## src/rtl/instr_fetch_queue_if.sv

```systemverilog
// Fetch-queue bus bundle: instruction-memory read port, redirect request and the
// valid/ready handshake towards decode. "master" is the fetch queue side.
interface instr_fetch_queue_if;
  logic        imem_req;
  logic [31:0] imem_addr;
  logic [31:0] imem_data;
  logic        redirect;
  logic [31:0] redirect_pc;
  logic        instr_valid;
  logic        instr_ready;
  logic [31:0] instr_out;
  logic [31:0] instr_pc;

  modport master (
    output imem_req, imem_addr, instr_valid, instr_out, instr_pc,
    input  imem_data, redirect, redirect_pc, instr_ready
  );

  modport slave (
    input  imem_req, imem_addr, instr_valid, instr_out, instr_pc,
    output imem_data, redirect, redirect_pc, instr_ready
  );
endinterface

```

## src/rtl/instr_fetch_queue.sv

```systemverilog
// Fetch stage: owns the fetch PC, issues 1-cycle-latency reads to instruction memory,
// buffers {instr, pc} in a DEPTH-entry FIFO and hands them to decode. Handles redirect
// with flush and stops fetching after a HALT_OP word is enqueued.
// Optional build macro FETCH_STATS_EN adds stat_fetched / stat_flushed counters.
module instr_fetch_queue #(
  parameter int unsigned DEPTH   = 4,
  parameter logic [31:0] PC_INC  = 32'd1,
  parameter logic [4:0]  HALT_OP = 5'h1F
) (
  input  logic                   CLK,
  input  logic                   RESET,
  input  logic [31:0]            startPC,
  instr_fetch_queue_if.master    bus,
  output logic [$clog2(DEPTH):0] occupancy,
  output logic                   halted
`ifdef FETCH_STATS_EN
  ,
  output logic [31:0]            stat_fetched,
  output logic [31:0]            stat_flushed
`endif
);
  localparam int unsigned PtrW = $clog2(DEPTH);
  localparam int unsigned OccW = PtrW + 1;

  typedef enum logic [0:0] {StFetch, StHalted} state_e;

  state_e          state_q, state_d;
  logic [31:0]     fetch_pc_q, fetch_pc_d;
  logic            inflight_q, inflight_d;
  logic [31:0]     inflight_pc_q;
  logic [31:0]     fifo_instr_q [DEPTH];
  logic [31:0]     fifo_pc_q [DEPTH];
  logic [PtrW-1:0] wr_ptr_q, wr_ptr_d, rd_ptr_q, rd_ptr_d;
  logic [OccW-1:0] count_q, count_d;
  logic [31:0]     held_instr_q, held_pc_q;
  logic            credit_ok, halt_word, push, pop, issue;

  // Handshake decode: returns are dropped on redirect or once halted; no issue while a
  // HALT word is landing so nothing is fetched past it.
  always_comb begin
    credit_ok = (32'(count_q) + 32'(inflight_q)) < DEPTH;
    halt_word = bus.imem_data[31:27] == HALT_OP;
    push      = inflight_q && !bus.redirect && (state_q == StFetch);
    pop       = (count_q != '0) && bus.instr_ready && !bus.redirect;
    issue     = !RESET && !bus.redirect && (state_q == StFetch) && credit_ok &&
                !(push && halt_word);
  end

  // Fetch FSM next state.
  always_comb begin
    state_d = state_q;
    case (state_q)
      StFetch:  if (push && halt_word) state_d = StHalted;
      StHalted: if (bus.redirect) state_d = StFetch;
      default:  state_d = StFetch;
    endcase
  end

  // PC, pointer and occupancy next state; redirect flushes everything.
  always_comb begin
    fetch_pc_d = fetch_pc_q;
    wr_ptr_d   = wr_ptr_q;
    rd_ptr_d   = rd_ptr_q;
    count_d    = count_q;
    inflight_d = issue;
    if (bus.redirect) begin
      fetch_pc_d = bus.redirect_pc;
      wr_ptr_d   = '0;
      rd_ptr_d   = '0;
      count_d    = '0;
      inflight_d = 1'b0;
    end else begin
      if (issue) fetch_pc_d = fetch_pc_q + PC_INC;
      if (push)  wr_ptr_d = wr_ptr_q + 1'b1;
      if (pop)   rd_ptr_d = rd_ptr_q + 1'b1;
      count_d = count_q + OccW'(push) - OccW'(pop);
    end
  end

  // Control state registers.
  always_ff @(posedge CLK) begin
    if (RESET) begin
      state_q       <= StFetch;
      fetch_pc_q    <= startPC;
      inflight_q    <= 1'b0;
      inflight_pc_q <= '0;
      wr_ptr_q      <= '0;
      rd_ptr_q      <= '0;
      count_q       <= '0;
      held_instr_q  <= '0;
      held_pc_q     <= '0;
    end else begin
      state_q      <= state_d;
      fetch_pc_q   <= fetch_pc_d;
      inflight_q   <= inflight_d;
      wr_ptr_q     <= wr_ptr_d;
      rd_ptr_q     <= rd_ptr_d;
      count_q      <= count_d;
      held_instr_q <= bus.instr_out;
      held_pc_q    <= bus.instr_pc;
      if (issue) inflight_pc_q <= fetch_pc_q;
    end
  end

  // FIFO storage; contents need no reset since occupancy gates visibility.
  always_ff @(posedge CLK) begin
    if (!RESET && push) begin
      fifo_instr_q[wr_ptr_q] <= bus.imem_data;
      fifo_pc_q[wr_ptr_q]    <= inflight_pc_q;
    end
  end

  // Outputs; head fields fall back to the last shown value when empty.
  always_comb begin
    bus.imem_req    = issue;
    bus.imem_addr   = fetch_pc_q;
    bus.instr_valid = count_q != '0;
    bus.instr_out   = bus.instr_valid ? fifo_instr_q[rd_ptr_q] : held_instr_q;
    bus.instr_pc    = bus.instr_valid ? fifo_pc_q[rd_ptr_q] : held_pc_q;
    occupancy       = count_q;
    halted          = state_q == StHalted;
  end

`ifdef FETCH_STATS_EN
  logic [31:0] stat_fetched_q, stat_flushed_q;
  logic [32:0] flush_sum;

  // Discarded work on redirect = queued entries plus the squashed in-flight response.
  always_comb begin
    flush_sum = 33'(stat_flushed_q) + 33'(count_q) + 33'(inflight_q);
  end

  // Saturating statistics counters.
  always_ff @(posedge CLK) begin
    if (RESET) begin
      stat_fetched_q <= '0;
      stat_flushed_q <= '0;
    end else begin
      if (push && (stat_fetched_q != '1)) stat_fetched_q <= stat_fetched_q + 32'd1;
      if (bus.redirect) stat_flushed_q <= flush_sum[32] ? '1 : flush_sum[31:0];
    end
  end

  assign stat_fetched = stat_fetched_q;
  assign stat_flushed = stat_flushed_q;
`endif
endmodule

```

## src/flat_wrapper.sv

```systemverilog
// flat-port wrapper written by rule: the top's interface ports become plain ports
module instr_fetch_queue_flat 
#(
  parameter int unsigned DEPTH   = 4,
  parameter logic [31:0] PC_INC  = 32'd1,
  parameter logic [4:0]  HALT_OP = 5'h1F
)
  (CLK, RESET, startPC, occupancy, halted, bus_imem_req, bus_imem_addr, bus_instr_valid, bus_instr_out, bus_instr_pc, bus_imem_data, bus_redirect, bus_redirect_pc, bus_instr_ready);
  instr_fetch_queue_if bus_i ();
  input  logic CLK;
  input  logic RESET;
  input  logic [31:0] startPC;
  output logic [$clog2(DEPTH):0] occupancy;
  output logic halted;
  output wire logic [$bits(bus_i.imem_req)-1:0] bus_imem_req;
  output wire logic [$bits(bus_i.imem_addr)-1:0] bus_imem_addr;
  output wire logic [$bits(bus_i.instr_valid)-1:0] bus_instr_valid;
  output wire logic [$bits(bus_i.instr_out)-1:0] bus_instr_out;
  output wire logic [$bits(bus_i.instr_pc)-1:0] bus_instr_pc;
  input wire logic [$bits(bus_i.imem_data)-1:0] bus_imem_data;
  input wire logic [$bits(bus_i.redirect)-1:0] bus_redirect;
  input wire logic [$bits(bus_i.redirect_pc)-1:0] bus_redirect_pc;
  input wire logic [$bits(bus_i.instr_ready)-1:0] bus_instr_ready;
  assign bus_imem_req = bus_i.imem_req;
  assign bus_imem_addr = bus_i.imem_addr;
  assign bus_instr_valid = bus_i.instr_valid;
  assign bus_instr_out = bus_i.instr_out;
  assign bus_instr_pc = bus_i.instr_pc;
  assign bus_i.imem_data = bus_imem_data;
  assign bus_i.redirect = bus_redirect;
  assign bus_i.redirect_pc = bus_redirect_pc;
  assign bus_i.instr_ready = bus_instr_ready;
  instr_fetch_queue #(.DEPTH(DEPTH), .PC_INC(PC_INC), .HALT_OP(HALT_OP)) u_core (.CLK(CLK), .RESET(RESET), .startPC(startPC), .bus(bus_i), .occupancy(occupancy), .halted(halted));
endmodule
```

Task requirements -
Find the word "counters" in the listing above, then copy each line where it turns up.

Result of this exercise -
// Optional build macro FETCH_STATS_EN adds stat_fetched / stat_flushed counters.
  // Saturating statistics counters.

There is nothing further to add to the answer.